▶ [WHAT THE EXERCISE ASKS]
Reproduce the closing run of lines below verbatim, from the line that contains "(ps) | TNS (ps) |" up to and including the final line.

▶ [RECORDS FOR THE EXERCISE]
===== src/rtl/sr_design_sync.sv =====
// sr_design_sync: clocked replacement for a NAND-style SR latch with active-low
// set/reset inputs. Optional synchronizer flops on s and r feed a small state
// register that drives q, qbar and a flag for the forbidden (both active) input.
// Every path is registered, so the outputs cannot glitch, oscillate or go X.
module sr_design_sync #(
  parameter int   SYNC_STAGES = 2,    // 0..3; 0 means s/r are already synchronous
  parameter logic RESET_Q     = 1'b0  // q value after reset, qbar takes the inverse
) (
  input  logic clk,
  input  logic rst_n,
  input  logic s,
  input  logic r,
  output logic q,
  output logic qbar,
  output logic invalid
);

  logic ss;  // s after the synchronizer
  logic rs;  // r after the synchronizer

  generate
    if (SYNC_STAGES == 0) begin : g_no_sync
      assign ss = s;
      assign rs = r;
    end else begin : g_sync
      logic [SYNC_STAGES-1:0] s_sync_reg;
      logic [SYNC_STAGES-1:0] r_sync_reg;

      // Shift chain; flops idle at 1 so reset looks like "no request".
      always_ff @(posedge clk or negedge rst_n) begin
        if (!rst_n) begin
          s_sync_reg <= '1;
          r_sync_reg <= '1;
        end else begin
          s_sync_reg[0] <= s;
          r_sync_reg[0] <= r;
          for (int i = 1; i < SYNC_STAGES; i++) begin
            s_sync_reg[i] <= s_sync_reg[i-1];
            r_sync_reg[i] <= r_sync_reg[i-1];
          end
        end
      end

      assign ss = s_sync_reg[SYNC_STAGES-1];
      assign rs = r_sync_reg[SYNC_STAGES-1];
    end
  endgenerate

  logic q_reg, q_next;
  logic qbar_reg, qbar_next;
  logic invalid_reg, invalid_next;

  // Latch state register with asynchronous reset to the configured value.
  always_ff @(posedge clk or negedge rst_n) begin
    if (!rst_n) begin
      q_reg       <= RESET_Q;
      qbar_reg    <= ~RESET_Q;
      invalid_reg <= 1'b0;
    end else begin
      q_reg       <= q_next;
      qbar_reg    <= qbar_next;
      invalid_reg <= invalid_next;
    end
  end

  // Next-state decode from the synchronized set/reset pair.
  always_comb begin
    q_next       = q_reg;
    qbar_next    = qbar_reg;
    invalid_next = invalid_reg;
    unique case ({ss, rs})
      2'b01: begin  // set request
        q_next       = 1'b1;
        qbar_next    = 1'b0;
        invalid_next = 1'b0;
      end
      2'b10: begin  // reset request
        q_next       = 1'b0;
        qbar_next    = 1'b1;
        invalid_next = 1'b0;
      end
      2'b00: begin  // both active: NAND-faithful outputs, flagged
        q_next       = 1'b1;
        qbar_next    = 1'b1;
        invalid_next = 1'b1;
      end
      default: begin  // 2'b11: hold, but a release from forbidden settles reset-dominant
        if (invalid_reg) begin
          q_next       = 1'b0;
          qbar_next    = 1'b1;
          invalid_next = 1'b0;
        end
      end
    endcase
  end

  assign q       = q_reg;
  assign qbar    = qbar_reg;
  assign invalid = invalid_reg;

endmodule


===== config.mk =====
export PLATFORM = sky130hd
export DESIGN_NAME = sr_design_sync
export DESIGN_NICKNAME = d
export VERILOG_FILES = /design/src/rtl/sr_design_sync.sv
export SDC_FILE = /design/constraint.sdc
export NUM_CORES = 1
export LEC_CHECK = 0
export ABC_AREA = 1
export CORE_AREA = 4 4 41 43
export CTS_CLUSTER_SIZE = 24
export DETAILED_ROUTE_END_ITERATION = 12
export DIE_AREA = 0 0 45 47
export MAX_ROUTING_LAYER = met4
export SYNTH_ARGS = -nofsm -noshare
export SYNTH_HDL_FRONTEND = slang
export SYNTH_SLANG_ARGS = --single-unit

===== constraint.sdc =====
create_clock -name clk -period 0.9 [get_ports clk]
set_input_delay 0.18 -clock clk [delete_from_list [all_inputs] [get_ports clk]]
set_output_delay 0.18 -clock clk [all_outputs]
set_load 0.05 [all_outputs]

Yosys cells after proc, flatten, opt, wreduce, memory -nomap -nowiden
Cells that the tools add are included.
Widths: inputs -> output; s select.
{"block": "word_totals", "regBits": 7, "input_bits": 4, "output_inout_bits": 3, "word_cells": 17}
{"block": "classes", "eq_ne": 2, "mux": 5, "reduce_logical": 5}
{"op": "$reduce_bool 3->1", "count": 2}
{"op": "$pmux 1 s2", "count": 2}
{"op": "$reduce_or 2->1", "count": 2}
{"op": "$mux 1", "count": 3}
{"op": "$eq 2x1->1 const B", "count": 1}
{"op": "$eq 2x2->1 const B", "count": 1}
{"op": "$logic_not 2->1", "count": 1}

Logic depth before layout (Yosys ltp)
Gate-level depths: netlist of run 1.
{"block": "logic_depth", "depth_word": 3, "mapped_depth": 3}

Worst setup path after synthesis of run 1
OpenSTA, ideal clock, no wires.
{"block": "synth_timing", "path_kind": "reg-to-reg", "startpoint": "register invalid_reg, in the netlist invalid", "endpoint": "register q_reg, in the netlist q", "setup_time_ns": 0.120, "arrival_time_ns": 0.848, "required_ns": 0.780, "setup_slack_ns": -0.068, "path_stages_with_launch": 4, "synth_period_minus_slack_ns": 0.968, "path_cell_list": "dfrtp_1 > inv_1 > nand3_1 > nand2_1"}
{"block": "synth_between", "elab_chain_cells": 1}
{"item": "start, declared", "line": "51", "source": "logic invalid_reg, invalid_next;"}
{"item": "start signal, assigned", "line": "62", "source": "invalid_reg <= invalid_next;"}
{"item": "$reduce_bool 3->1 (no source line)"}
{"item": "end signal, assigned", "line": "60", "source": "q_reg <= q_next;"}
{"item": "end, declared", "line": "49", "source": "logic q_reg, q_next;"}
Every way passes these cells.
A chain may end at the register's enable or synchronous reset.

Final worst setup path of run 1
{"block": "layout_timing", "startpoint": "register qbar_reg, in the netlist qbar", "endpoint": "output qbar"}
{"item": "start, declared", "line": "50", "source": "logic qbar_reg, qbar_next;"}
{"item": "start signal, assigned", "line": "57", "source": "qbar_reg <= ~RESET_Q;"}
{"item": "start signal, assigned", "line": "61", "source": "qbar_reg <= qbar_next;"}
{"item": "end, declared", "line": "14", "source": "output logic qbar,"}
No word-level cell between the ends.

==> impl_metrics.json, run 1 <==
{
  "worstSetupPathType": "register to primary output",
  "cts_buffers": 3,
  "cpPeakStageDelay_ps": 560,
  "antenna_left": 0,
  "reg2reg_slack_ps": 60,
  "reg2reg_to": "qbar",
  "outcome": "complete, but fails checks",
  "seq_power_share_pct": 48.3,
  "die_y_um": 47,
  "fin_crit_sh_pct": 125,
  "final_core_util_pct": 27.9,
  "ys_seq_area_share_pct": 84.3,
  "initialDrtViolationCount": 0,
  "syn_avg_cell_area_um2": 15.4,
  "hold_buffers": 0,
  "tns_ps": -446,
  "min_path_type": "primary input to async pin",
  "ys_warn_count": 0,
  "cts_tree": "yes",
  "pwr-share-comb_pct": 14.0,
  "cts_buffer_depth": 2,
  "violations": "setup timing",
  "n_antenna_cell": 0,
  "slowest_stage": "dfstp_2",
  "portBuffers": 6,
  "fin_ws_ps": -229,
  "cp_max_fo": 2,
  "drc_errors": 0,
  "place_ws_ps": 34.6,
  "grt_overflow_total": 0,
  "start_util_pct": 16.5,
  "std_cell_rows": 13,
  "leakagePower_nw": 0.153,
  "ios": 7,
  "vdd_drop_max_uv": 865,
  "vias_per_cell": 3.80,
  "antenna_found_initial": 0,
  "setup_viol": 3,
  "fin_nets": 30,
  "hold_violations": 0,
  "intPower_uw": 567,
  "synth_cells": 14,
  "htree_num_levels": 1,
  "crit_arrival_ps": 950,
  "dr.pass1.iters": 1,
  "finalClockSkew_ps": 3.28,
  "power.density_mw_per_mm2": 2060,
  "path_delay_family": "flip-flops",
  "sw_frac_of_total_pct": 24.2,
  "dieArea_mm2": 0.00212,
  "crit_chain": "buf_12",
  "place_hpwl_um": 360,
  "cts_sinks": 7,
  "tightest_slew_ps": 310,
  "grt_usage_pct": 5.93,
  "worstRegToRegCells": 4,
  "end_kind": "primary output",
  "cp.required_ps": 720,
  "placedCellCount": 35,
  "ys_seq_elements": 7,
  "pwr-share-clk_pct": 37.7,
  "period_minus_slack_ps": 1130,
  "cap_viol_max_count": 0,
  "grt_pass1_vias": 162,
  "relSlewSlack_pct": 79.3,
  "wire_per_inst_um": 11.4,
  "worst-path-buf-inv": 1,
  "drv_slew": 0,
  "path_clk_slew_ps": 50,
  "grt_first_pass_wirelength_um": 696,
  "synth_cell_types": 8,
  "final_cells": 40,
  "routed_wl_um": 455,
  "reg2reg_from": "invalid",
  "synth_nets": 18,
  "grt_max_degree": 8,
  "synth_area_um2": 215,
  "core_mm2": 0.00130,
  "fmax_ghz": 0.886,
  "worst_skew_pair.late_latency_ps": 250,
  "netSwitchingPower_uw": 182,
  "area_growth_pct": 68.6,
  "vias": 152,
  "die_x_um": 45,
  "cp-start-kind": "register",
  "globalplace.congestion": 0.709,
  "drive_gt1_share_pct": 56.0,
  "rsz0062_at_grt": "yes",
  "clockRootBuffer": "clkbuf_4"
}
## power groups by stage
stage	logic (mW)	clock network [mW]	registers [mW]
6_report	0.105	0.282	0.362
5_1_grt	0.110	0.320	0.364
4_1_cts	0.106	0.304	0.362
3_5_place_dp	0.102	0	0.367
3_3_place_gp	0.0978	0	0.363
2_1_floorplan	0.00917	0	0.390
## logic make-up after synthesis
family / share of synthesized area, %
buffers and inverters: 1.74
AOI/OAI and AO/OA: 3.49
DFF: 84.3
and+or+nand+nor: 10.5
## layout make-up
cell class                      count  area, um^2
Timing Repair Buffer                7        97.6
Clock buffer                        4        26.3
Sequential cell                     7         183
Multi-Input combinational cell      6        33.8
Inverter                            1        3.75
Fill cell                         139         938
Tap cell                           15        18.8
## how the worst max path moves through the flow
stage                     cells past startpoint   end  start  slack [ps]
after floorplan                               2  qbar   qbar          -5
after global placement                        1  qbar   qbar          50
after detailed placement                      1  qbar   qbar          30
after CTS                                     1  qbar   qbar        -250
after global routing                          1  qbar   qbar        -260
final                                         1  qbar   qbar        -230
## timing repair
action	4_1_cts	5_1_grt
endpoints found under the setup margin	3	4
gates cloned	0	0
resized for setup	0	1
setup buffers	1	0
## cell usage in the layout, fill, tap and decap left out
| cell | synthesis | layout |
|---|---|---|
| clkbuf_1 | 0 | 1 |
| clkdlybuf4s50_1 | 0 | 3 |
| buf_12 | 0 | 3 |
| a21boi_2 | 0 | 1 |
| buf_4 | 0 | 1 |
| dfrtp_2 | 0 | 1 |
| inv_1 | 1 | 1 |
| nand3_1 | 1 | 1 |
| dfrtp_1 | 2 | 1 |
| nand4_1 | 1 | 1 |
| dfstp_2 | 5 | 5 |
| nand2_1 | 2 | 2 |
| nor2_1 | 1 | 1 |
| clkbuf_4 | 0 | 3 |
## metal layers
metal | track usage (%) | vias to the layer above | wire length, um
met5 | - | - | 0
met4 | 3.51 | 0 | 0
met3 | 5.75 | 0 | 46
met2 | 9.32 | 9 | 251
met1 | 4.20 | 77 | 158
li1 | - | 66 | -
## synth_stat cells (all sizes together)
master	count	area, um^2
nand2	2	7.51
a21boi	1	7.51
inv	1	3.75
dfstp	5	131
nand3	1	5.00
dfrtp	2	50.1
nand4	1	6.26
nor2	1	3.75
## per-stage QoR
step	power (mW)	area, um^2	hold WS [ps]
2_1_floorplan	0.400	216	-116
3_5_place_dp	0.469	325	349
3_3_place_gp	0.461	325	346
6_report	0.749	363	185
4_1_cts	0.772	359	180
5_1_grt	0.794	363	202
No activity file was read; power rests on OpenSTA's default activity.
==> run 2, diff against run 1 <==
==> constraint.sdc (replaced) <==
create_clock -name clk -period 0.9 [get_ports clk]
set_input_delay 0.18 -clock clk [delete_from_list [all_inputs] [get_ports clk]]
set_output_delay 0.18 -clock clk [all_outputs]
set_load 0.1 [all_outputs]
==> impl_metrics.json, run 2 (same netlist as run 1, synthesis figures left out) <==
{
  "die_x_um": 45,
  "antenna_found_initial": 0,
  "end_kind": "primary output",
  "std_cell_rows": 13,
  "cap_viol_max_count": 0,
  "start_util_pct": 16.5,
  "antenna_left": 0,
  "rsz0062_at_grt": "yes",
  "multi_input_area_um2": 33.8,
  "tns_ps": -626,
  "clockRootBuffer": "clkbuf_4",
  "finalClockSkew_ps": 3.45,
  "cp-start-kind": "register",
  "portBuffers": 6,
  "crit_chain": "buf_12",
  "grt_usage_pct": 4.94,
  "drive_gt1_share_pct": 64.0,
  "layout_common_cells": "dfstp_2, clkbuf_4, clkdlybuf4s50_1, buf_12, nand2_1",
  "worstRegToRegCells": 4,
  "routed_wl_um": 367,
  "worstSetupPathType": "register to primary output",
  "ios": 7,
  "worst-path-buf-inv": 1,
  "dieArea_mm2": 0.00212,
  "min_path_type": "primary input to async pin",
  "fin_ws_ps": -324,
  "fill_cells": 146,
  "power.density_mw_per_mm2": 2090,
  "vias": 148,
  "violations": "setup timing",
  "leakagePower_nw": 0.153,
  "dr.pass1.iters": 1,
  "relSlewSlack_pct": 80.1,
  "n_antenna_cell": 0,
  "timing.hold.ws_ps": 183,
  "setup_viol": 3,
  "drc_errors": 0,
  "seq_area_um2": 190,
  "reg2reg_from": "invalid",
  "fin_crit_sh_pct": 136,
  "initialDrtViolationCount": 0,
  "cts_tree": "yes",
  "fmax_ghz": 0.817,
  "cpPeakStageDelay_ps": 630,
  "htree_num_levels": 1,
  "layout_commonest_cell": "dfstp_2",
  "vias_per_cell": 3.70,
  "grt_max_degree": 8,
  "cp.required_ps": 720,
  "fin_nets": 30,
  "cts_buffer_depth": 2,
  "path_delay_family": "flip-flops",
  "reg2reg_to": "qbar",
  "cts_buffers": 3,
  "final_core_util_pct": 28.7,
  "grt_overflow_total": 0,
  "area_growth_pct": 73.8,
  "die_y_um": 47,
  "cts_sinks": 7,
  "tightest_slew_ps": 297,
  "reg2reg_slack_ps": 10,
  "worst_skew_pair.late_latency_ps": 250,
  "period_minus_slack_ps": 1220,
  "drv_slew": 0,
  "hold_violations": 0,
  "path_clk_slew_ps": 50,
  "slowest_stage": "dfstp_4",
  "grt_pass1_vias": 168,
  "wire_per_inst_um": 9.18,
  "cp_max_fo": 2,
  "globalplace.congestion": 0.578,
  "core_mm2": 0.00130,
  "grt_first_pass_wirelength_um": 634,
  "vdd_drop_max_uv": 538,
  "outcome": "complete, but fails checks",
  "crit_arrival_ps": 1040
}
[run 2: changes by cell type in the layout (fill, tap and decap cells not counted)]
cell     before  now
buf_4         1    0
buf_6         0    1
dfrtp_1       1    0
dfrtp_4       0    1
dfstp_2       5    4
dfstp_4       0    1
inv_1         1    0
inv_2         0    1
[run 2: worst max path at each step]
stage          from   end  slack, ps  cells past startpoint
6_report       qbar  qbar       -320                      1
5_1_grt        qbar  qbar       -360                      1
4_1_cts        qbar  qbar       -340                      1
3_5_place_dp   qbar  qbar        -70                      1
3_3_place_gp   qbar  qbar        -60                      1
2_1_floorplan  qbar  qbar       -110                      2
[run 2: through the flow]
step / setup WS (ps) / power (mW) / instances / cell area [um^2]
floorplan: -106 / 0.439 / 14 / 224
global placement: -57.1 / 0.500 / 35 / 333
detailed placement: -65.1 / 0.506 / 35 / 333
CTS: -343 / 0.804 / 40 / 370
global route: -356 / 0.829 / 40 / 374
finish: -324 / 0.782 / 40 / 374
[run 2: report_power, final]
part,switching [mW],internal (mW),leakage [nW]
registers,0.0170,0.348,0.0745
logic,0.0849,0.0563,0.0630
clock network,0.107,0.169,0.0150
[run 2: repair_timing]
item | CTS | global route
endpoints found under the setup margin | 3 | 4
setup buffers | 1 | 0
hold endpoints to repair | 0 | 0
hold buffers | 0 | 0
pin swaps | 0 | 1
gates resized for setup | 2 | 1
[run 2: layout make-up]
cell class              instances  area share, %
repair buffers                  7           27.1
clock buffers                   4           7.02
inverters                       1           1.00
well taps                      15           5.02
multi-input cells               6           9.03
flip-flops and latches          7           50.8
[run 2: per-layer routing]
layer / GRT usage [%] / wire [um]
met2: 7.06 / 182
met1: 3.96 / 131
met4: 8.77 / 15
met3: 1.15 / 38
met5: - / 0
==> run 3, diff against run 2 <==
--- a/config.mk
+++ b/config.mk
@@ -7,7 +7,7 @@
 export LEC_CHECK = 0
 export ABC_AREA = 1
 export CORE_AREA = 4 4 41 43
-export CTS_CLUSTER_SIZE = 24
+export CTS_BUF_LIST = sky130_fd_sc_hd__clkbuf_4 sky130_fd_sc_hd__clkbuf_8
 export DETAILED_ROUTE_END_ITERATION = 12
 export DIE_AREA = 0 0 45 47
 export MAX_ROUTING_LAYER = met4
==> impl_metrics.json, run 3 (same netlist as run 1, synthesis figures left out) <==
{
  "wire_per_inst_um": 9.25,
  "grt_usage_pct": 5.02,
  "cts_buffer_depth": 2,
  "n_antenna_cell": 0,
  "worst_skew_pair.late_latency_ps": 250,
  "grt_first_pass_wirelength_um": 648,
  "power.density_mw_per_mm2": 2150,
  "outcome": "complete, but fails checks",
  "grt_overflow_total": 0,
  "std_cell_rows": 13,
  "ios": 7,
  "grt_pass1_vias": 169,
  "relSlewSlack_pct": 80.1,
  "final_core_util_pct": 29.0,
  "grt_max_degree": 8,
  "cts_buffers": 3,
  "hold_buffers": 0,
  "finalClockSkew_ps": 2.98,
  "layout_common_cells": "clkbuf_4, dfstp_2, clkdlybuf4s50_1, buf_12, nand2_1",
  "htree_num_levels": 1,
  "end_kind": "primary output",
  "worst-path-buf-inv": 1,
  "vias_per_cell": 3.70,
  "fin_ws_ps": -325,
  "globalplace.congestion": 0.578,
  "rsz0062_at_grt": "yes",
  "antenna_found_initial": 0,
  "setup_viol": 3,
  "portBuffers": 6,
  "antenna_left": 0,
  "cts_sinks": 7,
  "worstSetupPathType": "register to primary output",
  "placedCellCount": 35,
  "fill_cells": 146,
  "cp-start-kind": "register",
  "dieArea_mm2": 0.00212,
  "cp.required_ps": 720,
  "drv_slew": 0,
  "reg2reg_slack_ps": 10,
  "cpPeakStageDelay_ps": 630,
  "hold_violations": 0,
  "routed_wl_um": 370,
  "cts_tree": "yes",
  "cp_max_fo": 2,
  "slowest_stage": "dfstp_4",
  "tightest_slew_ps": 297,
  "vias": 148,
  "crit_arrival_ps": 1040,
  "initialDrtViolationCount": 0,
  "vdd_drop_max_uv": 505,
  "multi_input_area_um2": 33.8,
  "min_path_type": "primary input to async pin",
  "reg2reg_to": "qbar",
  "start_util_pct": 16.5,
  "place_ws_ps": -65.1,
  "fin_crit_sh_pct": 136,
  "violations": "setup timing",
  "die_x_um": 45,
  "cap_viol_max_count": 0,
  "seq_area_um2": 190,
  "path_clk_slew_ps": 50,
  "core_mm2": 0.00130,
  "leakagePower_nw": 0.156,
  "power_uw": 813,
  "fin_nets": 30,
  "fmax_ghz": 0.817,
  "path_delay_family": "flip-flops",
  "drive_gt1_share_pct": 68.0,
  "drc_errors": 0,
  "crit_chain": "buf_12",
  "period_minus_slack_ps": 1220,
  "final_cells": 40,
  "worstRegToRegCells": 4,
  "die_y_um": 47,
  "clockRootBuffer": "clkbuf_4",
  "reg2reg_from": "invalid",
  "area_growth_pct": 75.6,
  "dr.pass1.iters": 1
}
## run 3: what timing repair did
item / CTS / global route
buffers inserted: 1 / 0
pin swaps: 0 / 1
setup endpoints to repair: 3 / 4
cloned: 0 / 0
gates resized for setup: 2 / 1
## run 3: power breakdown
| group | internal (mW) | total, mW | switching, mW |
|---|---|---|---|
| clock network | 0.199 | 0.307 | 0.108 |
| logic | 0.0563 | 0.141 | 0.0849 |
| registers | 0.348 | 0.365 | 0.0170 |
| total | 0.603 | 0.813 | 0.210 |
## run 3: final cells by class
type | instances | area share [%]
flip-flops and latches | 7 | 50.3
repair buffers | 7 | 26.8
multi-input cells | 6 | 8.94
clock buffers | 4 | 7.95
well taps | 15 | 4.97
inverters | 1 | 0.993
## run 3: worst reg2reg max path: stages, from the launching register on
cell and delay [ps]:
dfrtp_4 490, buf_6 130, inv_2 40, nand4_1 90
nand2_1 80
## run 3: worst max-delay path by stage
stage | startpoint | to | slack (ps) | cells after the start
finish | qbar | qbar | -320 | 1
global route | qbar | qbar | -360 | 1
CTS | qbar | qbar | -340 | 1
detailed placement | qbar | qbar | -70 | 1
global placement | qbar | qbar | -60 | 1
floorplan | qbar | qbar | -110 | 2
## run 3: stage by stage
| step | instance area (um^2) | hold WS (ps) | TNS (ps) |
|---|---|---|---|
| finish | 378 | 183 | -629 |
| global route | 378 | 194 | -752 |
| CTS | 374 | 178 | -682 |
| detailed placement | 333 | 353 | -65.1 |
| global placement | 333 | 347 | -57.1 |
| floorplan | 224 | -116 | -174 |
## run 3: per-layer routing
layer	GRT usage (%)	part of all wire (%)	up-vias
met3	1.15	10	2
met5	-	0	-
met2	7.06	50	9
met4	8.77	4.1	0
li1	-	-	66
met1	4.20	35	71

▶ [RESULT OF THIS EXERCISE]
| step | instance area (um^2) | hold WS (ps) | TNS (ps) |
|---|---|---|---|
| finish | 378 | 183 | -629 |
| global route | 378 | 194 | -752 |
| CTS | 374 | 178 | -682 |
| detailed placement | 333 | 353 | -65.1 |
| global placement | 333 | 347 | -57.1 |
| floorplan | 224 | -116 | -174 |
## run 3: per-layer routing
layer	GRT usage (%)	part of all wire (%)	up-vias
met3	1.15	10	2
met5	-	0	-
met2	7.06	50	9
met4	8.77	4.1	0
li1	-	-	66
met1	4.20	35	71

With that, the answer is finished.